----- Supplied information

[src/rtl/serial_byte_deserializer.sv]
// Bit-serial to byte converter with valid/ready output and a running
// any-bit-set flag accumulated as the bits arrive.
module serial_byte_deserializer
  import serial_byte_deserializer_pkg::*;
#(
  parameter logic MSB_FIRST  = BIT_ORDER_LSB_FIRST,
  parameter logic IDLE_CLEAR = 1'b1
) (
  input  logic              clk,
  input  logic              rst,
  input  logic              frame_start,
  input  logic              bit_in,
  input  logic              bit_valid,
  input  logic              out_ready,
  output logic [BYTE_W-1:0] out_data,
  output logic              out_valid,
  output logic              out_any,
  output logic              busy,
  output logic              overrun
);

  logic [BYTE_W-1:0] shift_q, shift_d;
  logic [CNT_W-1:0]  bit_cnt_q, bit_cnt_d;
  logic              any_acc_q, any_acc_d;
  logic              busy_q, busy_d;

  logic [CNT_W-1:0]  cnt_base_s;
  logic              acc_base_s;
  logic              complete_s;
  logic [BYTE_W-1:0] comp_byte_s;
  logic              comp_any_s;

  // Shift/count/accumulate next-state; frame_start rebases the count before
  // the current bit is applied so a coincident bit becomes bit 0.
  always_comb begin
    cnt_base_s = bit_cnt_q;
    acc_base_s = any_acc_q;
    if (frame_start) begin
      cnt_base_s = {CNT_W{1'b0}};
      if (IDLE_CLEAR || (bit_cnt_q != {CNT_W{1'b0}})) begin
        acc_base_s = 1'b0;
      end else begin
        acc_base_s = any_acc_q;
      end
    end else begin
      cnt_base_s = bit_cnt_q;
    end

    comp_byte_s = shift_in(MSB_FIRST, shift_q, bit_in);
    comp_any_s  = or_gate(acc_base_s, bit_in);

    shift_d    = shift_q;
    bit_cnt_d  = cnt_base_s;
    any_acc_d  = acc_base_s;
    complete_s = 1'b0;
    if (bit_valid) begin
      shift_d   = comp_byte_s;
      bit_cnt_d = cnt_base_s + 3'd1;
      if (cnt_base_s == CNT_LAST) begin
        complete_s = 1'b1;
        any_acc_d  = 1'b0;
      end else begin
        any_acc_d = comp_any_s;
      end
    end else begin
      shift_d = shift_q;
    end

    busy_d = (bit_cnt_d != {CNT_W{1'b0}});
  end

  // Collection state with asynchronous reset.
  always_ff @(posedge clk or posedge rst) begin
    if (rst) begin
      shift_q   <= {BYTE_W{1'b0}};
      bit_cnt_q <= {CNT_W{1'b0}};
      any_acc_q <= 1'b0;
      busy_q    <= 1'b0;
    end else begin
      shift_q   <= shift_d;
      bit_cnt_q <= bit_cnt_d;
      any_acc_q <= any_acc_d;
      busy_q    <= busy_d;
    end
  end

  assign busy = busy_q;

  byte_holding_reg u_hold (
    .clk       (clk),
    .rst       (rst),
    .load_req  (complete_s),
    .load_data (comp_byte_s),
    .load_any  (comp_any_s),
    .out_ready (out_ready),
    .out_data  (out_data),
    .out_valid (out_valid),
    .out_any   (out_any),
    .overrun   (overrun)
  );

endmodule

----------
----- Supplied information

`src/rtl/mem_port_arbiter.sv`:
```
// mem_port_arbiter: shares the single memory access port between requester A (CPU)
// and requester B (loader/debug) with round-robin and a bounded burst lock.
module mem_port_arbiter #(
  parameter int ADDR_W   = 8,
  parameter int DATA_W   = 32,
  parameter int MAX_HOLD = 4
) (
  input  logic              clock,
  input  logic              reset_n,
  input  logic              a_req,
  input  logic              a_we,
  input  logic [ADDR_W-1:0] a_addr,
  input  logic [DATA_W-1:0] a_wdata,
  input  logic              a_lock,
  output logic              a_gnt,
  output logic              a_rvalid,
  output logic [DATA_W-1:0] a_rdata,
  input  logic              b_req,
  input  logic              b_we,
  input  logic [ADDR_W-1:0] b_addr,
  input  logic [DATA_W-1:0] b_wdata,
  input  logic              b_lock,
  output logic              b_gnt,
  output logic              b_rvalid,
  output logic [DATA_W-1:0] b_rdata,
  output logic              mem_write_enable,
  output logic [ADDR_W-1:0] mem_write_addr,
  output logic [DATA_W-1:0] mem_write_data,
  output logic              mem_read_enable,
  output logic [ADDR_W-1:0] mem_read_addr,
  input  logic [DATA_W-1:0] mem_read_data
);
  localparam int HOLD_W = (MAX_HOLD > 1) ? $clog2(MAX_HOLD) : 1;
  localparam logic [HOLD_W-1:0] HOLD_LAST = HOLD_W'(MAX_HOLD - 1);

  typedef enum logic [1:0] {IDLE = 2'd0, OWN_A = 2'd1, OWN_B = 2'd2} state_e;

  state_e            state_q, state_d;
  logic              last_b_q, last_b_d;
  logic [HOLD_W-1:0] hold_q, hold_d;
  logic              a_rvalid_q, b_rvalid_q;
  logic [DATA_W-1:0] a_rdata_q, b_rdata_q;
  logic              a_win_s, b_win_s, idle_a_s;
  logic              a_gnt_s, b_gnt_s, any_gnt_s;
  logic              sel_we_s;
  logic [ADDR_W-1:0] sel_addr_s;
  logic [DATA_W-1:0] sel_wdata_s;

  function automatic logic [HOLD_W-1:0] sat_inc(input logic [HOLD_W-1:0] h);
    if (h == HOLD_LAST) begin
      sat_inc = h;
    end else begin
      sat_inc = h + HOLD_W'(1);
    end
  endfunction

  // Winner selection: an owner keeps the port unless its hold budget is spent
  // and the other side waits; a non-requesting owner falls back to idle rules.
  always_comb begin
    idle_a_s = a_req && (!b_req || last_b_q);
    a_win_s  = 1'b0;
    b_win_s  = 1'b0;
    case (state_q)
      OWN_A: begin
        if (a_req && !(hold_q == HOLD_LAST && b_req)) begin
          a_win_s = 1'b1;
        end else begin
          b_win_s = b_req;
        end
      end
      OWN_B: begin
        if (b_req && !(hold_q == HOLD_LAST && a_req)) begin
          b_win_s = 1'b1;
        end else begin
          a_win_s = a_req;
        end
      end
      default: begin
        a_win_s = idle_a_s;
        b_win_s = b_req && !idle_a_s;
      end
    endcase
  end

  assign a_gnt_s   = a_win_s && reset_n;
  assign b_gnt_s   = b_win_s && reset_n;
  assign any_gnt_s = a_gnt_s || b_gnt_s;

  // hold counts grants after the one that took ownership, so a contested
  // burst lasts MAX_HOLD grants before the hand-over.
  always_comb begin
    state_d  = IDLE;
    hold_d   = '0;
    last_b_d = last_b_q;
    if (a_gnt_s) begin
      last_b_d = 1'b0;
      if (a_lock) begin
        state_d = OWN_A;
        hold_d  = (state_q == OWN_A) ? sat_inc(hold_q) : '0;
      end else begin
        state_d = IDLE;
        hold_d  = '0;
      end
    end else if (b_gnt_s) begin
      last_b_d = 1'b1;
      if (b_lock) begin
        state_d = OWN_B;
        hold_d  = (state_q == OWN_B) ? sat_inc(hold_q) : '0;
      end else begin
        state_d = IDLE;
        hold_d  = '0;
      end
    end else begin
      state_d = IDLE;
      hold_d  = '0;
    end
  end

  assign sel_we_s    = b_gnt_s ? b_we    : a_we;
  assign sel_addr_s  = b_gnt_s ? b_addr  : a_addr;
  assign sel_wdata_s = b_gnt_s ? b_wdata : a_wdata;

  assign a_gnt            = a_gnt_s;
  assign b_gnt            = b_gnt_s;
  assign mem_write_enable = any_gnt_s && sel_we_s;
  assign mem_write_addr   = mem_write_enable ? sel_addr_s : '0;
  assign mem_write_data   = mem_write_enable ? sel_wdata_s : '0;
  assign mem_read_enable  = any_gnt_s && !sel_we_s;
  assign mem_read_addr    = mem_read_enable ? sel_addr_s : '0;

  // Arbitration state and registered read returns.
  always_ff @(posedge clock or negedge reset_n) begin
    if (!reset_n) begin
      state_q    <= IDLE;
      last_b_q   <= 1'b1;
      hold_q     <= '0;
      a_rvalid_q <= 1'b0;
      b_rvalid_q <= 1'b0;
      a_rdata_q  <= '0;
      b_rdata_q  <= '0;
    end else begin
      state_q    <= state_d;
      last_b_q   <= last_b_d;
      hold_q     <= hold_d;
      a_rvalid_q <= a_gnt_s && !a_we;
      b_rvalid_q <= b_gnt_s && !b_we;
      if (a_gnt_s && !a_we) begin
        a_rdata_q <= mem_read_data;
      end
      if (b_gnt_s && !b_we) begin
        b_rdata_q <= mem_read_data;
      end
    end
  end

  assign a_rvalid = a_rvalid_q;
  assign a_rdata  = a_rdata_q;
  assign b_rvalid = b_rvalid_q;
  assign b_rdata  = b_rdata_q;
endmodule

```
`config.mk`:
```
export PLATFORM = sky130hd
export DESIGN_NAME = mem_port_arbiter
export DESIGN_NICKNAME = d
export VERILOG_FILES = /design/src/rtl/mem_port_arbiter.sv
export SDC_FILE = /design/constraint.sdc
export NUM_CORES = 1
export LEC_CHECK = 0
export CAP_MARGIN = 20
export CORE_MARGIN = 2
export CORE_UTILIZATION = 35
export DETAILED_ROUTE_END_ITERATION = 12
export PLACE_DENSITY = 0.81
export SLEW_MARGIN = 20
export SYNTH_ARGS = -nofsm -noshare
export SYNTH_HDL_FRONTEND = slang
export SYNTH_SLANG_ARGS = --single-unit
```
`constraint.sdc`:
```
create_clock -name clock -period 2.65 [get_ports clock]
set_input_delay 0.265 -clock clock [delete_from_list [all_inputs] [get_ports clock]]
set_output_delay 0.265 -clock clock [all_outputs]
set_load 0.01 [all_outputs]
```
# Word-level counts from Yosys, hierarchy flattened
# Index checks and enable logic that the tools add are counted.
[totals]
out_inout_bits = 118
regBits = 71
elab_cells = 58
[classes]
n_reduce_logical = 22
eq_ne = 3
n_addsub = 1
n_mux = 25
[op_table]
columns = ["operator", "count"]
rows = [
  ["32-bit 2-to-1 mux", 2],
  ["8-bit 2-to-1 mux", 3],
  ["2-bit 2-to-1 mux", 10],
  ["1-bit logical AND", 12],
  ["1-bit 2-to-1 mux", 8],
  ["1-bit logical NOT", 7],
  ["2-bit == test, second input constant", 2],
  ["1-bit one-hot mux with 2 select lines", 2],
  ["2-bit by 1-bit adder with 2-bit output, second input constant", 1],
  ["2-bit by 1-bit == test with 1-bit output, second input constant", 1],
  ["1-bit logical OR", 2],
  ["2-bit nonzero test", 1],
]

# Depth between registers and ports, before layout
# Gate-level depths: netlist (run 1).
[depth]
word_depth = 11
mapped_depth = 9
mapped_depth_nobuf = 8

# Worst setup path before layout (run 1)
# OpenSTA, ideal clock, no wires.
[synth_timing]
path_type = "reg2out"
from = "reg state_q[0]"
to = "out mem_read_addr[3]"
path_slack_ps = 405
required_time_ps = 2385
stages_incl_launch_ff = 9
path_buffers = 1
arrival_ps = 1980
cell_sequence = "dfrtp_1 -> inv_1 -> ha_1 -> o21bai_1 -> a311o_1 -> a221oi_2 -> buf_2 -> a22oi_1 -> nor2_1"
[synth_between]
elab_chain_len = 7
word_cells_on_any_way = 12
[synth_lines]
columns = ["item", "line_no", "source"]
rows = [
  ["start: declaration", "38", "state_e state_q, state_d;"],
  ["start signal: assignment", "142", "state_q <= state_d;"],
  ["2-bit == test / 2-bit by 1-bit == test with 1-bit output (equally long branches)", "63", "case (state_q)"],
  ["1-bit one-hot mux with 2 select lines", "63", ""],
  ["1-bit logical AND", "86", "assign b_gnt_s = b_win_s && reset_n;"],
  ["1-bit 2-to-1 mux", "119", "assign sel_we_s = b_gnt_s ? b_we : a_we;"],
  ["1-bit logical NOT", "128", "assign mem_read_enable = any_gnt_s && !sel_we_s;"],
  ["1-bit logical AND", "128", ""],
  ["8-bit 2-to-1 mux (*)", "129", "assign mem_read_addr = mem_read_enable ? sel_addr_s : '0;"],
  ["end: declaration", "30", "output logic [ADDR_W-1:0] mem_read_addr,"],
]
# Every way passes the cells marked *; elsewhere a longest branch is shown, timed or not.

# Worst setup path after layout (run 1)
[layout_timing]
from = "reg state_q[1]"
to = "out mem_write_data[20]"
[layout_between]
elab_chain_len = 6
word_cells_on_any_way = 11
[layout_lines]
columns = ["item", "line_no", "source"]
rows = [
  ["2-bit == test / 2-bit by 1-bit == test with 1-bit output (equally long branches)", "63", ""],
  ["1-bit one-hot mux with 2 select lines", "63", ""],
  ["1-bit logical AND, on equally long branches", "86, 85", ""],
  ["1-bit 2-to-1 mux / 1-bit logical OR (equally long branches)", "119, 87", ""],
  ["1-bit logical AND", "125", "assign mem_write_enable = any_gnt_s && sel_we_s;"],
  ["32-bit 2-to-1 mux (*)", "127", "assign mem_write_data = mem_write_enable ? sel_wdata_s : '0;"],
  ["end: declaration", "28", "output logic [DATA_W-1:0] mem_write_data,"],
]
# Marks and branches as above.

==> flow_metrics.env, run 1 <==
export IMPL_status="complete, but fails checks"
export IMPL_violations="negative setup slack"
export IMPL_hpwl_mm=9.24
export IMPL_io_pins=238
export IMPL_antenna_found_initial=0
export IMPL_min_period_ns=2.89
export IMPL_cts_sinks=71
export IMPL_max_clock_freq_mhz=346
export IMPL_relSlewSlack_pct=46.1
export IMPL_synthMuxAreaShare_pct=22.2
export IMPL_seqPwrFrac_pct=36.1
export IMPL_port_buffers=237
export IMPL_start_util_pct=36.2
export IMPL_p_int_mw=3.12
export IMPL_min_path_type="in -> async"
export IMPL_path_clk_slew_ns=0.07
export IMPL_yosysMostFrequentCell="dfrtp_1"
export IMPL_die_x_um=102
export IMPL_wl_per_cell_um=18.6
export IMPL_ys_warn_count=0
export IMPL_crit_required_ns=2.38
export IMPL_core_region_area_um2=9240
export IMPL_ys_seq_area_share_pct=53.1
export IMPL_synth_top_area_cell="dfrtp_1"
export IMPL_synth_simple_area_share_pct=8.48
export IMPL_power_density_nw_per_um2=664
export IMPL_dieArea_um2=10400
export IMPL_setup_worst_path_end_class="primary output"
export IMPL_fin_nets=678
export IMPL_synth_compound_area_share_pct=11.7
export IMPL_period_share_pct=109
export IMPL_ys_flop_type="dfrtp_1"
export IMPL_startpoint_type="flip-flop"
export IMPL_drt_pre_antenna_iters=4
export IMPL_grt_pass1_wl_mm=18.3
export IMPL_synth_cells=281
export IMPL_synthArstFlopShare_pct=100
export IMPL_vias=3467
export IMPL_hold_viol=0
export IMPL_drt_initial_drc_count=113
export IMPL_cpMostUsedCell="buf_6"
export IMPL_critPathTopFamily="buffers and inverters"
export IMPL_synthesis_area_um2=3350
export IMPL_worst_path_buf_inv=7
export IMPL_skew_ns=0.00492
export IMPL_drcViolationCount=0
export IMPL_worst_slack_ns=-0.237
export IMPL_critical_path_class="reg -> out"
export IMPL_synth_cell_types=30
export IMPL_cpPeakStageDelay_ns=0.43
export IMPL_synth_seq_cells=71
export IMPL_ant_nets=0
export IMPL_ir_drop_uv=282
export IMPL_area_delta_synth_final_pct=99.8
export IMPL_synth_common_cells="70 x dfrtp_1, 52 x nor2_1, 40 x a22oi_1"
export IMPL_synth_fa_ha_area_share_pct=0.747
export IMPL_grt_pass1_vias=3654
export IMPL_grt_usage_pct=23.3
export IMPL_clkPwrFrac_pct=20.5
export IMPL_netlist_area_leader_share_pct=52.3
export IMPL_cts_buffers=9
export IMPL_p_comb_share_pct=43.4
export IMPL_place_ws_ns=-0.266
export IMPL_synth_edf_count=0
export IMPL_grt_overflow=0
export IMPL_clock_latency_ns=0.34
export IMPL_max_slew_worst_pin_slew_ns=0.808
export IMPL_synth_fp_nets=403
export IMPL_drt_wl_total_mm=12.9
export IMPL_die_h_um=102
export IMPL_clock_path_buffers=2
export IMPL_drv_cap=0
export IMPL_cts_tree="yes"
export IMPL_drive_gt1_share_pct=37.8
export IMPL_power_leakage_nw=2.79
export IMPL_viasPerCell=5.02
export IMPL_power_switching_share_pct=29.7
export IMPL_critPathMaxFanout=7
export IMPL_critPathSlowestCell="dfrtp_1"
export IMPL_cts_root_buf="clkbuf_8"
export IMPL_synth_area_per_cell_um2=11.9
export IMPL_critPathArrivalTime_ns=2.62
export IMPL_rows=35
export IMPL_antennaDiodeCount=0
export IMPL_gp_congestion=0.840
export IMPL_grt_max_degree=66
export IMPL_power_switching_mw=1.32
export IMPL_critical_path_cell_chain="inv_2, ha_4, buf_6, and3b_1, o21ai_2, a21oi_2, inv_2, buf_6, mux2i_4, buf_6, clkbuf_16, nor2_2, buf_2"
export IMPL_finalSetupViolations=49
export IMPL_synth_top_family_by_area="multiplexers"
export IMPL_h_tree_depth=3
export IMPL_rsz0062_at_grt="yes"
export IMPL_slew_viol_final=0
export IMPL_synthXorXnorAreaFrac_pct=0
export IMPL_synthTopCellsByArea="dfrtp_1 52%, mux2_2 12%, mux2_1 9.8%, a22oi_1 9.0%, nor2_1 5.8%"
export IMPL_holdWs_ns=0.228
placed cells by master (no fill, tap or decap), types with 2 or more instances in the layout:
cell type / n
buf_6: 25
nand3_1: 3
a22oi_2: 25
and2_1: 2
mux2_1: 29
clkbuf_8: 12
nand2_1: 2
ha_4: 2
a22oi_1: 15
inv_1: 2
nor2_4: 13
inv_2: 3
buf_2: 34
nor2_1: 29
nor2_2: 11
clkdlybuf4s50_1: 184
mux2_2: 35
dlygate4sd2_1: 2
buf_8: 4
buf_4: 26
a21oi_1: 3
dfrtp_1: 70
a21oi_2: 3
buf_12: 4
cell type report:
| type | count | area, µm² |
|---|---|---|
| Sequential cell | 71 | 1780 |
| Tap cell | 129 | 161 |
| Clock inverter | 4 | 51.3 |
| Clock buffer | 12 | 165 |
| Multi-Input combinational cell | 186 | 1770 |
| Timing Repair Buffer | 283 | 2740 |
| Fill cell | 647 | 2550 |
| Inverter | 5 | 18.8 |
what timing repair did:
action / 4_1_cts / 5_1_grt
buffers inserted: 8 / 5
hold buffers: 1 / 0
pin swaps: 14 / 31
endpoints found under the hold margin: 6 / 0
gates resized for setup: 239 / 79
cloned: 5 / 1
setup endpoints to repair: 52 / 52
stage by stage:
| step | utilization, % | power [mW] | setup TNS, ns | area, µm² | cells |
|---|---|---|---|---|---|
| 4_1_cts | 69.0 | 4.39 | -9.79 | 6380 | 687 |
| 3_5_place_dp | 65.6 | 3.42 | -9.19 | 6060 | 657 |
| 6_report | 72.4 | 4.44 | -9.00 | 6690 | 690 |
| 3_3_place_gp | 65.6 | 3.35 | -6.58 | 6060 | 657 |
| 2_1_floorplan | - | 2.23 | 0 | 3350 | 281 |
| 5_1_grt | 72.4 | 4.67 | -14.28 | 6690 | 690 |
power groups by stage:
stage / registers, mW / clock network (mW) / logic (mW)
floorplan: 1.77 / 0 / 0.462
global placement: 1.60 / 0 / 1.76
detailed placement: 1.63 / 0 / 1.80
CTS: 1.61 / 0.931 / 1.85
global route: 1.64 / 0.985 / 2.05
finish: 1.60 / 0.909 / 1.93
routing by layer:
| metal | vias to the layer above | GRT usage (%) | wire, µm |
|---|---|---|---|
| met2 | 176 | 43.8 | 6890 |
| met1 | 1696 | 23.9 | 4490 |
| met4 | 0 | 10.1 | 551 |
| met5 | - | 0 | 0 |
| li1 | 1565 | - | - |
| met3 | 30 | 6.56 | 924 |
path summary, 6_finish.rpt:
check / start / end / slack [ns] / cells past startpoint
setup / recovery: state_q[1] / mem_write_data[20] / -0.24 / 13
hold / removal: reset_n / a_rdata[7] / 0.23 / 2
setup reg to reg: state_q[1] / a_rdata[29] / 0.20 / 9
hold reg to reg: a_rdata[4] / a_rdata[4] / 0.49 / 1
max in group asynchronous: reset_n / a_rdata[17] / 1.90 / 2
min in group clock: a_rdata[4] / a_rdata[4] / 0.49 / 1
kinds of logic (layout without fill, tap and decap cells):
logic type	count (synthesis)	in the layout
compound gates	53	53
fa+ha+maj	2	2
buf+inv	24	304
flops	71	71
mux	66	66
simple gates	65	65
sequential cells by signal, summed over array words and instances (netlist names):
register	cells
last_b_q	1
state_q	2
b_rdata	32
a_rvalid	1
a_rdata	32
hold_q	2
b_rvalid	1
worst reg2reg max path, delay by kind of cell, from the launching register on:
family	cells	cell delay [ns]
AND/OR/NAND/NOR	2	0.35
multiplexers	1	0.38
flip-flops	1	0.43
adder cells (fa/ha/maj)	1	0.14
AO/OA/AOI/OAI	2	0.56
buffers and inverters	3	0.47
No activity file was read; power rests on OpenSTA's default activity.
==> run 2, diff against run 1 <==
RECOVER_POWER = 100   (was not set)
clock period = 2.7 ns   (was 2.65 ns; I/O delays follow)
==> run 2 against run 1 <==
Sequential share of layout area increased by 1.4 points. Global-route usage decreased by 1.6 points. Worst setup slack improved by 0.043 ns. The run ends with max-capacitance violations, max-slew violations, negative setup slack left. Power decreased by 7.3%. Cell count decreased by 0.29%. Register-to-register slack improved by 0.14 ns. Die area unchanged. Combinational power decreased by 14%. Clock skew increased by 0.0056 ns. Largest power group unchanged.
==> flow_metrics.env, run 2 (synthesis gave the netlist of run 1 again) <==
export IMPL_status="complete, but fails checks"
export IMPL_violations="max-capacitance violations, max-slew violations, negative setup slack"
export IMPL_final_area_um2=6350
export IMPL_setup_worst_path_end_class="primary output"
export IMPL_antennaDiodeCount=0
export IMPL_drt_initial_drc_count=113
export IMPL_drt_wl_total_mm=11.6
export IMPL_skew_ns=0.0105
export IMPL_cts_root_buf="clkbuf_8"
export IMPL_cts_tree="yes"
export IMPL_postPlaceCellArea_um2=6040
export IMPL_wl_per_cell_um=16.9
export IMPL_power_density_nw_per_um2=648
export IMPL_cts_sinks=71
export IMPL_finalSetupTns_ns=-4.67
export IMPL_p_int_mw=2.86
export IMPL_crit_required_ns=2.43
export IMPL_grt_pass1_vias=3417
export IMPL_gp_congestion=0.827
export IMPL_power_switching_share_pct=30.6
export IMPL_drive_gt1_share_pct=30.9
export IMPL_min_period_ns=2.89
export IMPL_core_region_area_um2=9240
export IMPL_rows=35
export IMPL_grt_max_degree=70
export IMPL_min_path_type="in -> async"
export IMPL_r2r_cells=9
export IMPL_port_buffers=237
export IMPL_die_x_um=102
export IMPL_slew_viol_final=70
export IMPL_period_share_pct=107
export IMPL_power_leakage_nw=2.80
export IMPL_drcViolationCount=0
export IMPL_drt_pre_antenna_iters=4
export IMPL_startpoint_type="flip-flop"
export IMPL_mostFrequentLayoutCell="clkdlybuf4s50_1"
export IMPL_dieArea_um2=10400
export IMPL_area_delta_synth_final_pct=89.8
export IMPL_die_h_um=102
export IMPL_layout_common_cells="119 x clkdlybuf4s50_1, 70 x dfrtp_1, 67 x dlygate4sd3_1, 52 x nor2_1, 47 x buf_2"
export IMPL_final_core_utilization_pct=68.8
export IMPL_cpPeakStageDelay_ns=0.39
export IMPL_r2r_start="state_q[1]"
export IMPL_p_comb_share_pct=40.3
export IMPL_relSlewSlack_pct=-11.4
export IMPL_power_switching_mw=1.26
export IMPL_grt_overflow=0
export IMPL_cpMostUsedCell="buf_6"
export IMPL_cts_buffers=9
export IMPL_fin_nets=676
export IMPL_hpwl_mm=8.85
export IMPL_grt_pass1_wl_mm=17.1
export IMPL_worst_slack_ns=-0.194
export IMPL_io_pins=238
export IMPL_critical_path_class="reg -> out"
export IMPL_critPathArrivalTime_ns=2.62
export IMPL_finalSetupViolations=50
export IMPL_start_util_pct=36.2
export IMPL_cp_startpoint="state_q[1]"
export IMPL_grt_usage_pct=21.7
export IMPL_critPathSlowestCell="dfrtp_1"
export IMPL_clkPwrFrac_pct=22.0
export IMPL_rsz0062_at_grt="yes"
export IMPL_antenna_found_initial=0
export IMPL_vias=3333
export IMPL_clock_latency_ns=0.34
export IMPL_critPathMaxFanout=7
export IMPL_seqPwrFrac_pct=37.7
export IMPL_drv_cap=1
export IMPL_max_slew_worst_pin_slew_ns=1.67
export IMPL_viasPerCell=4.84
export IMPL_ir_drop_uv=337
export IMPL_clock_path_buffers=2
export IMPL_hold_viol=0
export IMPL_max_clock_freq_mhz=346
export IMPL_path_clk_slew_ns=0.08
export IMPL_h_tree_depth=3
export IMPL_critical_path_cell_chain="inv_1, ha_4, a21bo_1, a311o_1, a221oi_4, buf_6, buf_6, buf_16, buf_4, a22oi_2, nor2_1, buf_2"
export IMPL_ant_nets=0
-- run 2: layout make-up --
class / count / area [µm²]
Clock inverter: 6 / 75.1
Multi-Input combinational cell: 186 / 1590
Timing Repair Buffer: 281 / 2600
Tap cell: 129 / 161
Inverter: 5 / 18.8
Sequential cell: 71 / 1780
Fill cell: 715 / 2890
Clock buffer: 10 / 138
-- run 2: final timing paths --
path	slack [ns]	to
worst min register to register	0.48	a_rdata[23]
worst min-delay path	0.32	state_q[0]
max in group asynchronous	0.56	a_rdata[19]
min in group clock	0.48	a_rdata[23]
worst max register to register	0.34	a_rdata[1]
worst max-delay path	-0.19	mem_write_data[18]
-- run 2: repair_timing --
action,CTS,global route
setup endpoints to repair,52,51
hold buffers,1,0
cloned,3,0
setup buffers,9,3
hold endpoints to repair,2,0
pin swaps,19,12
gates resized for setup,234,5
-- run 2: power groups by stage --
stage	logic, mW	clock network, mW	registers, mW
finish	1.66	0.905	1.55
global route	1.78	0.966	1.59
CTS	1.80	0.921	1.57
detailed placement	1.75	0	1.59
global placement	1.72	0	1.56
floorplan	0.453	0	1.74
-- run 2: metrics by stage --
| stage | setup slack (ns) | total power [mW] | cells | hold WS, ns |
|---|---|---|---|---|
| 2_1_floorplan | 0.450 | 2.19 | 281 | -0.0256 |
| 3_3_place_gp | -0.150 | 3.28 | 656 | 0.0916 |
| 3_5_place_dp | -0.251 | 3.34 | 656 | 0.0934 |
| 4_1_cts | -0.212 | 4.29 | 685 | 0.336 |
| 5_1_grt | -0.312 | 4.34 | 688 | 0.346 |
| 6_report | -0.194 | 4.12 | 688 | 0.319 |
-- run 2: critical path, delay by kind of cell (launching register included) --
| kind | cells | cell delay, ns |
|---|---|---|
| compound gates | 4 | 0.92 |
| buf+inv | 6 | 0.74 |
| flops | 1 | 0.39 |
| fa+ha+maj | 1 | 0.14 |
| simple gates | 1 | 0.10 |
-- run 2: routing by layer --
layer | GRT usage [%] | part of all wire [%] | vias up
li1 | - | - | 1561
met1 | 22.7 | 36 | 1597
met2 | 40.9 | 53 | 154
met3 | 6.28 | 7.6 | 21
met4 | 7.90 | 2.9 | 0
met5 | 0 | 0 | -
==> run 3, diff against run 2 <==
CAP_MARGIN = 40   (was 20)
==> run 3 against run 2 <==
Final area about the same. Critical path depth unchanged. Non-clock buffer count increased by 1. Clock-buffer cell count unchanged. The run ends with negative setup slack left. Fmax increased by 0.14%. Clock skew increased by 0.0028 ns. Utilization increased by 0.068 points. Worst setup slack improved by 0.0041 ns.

----------

What the task asks. Write out each line above that contains the word "second".

Finished task.
  ["2-bit == test, second input constant", 2],
  ["2-bit by 1-bit adder with 2-bit output, second input constant", 1],
  ["2-bit by 1-bit == test with 1-bit output, second input constant", 1],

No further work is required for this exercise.